INTRODUCTION

La question de l'ordination des femmes est ancienne dans l'Eglise, mais elle n'a encore pas fait l'objet d'une recherche approfondie de la part de la Théologie catholique. Jusque là, il n'y a pas sur cette question de doctrine explicite et faisant autorité qui tranche le débat. Or depuis une décennie, des développements se sont produits dans l'Eglise au sujet du rôle de femme. L'encyclique « Pacem in terris » n°41 en 1963 a cité l'émancipation des femmes parmi les développements positifs des temps modernes. La constitution pastorale sur l'Eglise dans le monde de ce temps (Lumen Gentium n°9.29) en 1965 a rejeté toute discrimination en raison du sexe. L'admission de femmes auditrices aux deux dernières sessions de Vatican II (1964-1965), la proclamation de quelques femmes docteurs de l'Eglise montrent le développement considérable qui s'est opéré dans l'Eglise sur le rôle de la femme.
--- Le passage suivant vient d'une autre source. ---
**src/rtl/psum_accumulator_pkg.sv**
```systemverilog
// Shared definitions for the partial-sum accumulator.
//   state_e       : controller states (idle, accumulating, requantizing)
//   PSUM_W        : width of incoming partial sums and bias
//   OFMAP_W       : width of the unsigned output activation
//   ACC_W_DEFAULT : default signed accumulator width
//   OFMAP_MAX     : largest representable output activation
//   sat_max/min   : signed saturation bounds for an accumulator of width w
package psum_accumulator_pkg;

  typedef enum logic [1:0] {
    StIdle,
    StAcc,
    StQuant
  } state_e;

  localparam int unsigned PSUM_W        = 20;
  localparam int unsigned OFMAP_W       = 8;
  localparam int unsigned ACC_W_DEFAULT = 24;
  localparam int unsigned OFMAP_MAX     = 255;

  function automatic longint sat_max(input int unsigned w);
    return (longint'(1) << (w - 1)) - longint'(1);
  endfunction

  function automatic longint sat_min(input int unsigned w);
    return -(longint'(1) << (w - 1));
  endfunction

endpackage

```
**src/rtl/ofmap_fifo.sv**
```systemverilog
// Show-ahead output FIFO with count-based full/empty.
//   clk, rst  : clock, asynchronous active-high reset
//   push_i    : write wdata_i (ignored when full)
//   wdata_i   : entry to enqueue
//   pop_i     : drop the head entry (ignored when empty)
//   rdata_o   : head entry, zero when empty
//   full_o    : registered count equals Depth
//   empty_o   : registered count is zero
module ofmap_fifo #(
  parameter int unsigned Depth = 4,
  parameter int unsigned Width = 8
) (
  input  logic             clk,
  input  logic             rst,
  input  logic             push_i,
  input  logic [Width-1:0] wdata_i,
  input  logic             pop_i,
  output logic [Width-1:0] rdata_o,
  output logic             full_o,
  output logic             empty_o
);

  localparam int unsigned PtrW = (Depth > 1) ? $clog2(Depth) : 1;
  localparam int unsigned CntW = $clog2(Depth + 1);

  logic [Width-1:0] mem_q [Depth];
  logic [PtrW-1:0]  wr_ptr_q, wr_ptr_d;
  logic [PtrW-1:0]  rd_ptr_q, rd_ptr_d;
  logic [CntW-1:0]  count_q, count_d;
  logic             do_push, do_pop;

  function automatic logic [PtrW-1:0] ptr_inc(input logic [PtrW-1:0] p);
    return (p == PtrW'(Depth - 1)) ? '0 : p + 1'b1;
  endfunction

  assign full_o  = (count_q == CntW'(Depth));
  assign empty_o = (count_q == '0);

  // Full is taken from the registered count, so a same-cycle pop never frees a slot for a push.
  assign do_push = push_i && !full_o;
  assign do_pop  = pop_i && !empty_o;

  assign rdata_o = empty_o ? '0 : mem_q[rd_ptr_q];

  always_comb begin
    wr_ptr_d = wr_ptr_q;
    rd_ptr_d = rd_ptr_q;
    count_d  = count_q;
    if (do_push) begin
      wr_ptr_d = ptr_inc(wr_ptr_q);
    end
    if (do_pop) begin
      rd_ptr_d = ptr_inc(rd_ptr_q);
    end
    if (do_push && !do_pop) begin
      count_d = count_q + 1'b1;
    end else if (do_pop && !do_push) begin
      count_d = count_q - 1'b1;
    end
  end

  always_ff @(posedge clk or posedge rst) begin
    if (rst) begin
      wr_ptr_q <= '0;
      rd_ptr_q <= '0;
      count_q  <= '0;
    end else begin
      wr_ptr_q <= wr_ptr_d;
      rd_ptr_q <= rd_ptr_d;
      count_q  <= count_d;
    end
  end

  // Storage needs no reset: reads are masked while the FIFO is empty.
  always_ff @(posedge clk) begin
    if (do_push) begin
      mem_q[wr_ptr_q] <= wdata_i;
    end
  end

endmodule

```
**src/rtl/psum_accumulator.sv**
```systemverilog
// Accumulates framed partial sums from a PE column tail into one output pixel, adds a bias
// on the opening beat, saturates to ACC_W bits, requantizes with a rounding right shift to
// an unsigned 8-bit activation and queues the result in a small output FIFO.
//   clk, rst     : clock, asynchronous active-high reset
//   psum_valid   : partial-sum beat offered
//   psum_ready   : beat accepted this cycle (low while requantizing)
//   psum_in      : signed partial sum
//   psum_first   : beat opens a new pixel (bias sampled with it)
//   psum_last    : beat closes the current pixel
//   bias         : signed bias
//   shift        : requantization right shift, held static while busy
//   ofmap_valid  : FIFO head valid
//   ofmap_ready  : consumer pops the head
//   ofmap_data   : unsigned activation at FIFO head
//   ovf_flag     : sticky, accumulator saturated
//   err_flag     : sticky, framing violation
module psum_accumulator
  import psum_accumulator_pkg::*;
#(
  parameter int unsigned ACC_W      = ACC_W_DEFAULT,
  parameter int unsigned FIFO_DEPTH = 4
) (
  input  logic               clk,
  input  logic               rst,
  input  logic               psum_valid,
  output logic               psum_ready,
  input  logic [PSUM_W-1:0]  psum_in,
  input  logic               psum_first,
  input  logic               psum_last,
  input  logic [PSUM_W-1:0]  bias,
  input  logic [3:0]         shift,
  output logic               ofmap_valid,
  input  logic               ofmap_ready,
  output logic [OFMAP_W-1:0] ofmap_data,
  output logic               ovf_flag,
  output logic               err_flag
);

  // One guard bit above the accumulator so sums and rounding never wrap before clamping.
  localparam int unsigned SumW = ACC_W + 1;
  localparam longint AccMaxL = sat_max(ACC_W);
  localparam longint AccMinL = sat_min(ACC_W);
  localparam logic signed [SumW-1:0] AccMax = AccMaxL[SumW-1:0];
  localparam logic signed [SumW-1:0] AccMin = AccMinL[SumW-1:0];
  localparam logic signed [SumW-1:0] QMax   = SumW'(OFMAP_MAX);

  state_e                  state_q, state_d;
  logic signed [ACC_W-1:0] acc_q, acc_d;
  logic                    ovf_q, ovf_d;
  logic                    err_q, err_d;

  logic                    beat_fire;
  logic                    fifo_push, fifo_full, fifo_empty;

  logic signed [SumW-1:0]  psum_ext, bias_ext, acc_ext;
  logic signed [SumW-1:0]  sum, sum_sat;
  logic                    sum_clamped;
  logic signed [SumW-1:0]  rnd, rounded, shifted;
  logic                    acc_nonpos;
  logic [OFMAP_W-1:0]      q;

  assign psum_ready = (state_q != StQuant);
  assign beat_fire  = psum_valid && psum_ready;

  assign psum_ext = SumW'($signed(psum_in));
  assign bias_ext = SumW'($signed(bias));
  assign acc_ext  = SumW'(acc_q);

  // A first beat always restarts from bias, whatever was accumulated before.
  assign sum = psum_first ? (psum_ext + bias_ext) : (acc_ext + psum_ext);

  always_comb begin
    sum_sat     = sum;
    sum_clamped = 1'b0;
    if (sum > AccMax) begin
      sum_sat     = AccMax;
      sum_clamped = 1'b1;
    end else if (sum < AccMin) begin
      sum_sat     = AccMin;
      sum_clamped = 1'b1;
    end
  end

  // Round half up: add 2^(shift-1) before the arithmetic shift.
  assign rnd        = (shift == 4'd0) ? '0 : (SumW'(1) << (shift - 4'd1));
  assign rounded    = acc_ext + rnd;
  assign shifted    = rounded >>> shift;
  assign acc_nonpos = acc_q[ACC_W-1] || (acc_q == '0);

  always_comb begin
    q = '0;
    if (acc_nonpos) begin
      q = '0;
    end else if (shifted > QMax) begin
      q = OFMAP_W'(OFMAP_MAX);
    end else begin
      q = shifted[OFMAP_W-1:0];
    end
  end

  always_comb begin
    state_d   = state_q;
    acc_d     = acc_q;
    ovf_d     = ovf_q;
    err_d     = err_q;
    fifo_push = 1'b0;

    case (state_q)
      StIdle, StAcc: begin
        if (beat_fire) begin
          if (!psum_first && (state_q == StIdle)) begin
            // Continuation beat with no open pixel: drop it.
            err_d = 1'b1;
          end else begin
            if (psum_first && (state_q == StAcc)) begin
              err_d = 1'b1;
            end
            acc_d   = sum_sat[ACC_W-1:0];
            ovf_d   = ovf_q || sum_clamped;
            state_d = psum_last ? StQuant : StAcc;
          end
        end
      end

      StQuant: begin
        // Retry every cycle until the FIFO has room; acc holds meanwhile.
        if (!fifo_full) begin
          fifo_push = 1'b1;
          state_d   = StIdle;
        end
      end

      default: begin
        state_d = StIdle;
      end
    endcase
  end

  always_ff @(posedge clk or posedge rst) begin
    if (rst) begin
      state_q <= StIdle;
      acc_q   <= '0;
      ovf_q   <= 1'b0;
      err_q   <= 1'b0;
    end else begin
      state_q <= state_d;
      acc_q   <= acc_d;
      ovf_q   <= ovf_d;
      err_q   <= err_d;
    end
  end

  assign ovf_flag    = ovf_q;
  assign err_flag    = err_q;
  assign ofmap_valid = !fifo_empty;

  ofmap_fifo #(
    .Depth(FIFO_DEPTH),
    .Width(OFMAP_W)
  ) u_ofmap_fifo (
    .clk    (clk),
    .rst    (rst),
    .push_i (fifo_push),
    .wdata_i(q),
    .pop_i  (ofmap_ready),
    .rdata_o(ofmap_data),
    .full_o (fifo_full),
    .empty_o(fifo_empty)
  );

endmodule
```
**config.mk**
```make
export PLATFORM = sky130hd
export DESIGN_NAME = psum_accumulator
export DESIGN_NICKNAME = d
export VERILOG_FILES = /design/src/rtl/psum_accumulator_pkg.sv /design/src/rtl/ofmap_fifo.sv /design/src/rtl/psum_accumulator.sv
export SDC_FILE = /design/constraint.sdc
export NUM_CORES = 1
export LEC_CHECK = 0
export CAP_MARGIN = 5
export CORE_MARGIN = 2
export CORE_UTILIZATION = 55
export CTS_CLUSTER_DIAMETER = 120
export CTS_CLUSTER_SIZE = 24
export DETAILED_ROUTE_END_ITERATION = 12
export GPL_TIMING_DRIVEN = 0
export PLACE_DENSITY = 0.79
export SYNTH_ARGS = -nofsm -noshare
export SYNTH_HDL_FRONTEND = slang
export SYNTH_HIERARCHICAL = 1
export SYNTH_SLANG_ARGS = --single-unit
```
**constraint.sdc**
```tcl
create_clock -name clk -period 4 [get_ports clk]
set_input_delay 1 -clock clk [delete_from_list [all_inputs] [get_ports clk]]
set_output_delay 1 -clock clk [all_outputs]
set_load 0.01 [all_outputs]
```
Par ailleurs l'épître aux Galates (3,28) exprime l'égalité de tous les chrétiens devant Dieu: « Il n'y a plus ni Juif ni Grec; il n'y a plus ni esclave ni homme libre; il n'y a plus l'homme et la femme, car tous vous n'êtes plus qu'un en Jésus-Christ. » Dans l'Eglise, il n'y a donc pas de discrimination de personnes. Le christ a supprimé les lignes de démarcation. Mais malgré cette doctrine de l'égalité de tous dans le Christ, aucune femme n'a jamais été Pape, évêque ou prêtre. Jusqu'à maintenant la loi de l'Eglise (canon 968) stipule que les femmes ne peuvent pas être appelées aux ordres. Alors le débat reste toujours complexe et passionnel. Au cours de notre développement, nous essayerons de trouver les argumentations pouvant conduire à l'admission des femmes au sacerdoce ministériel.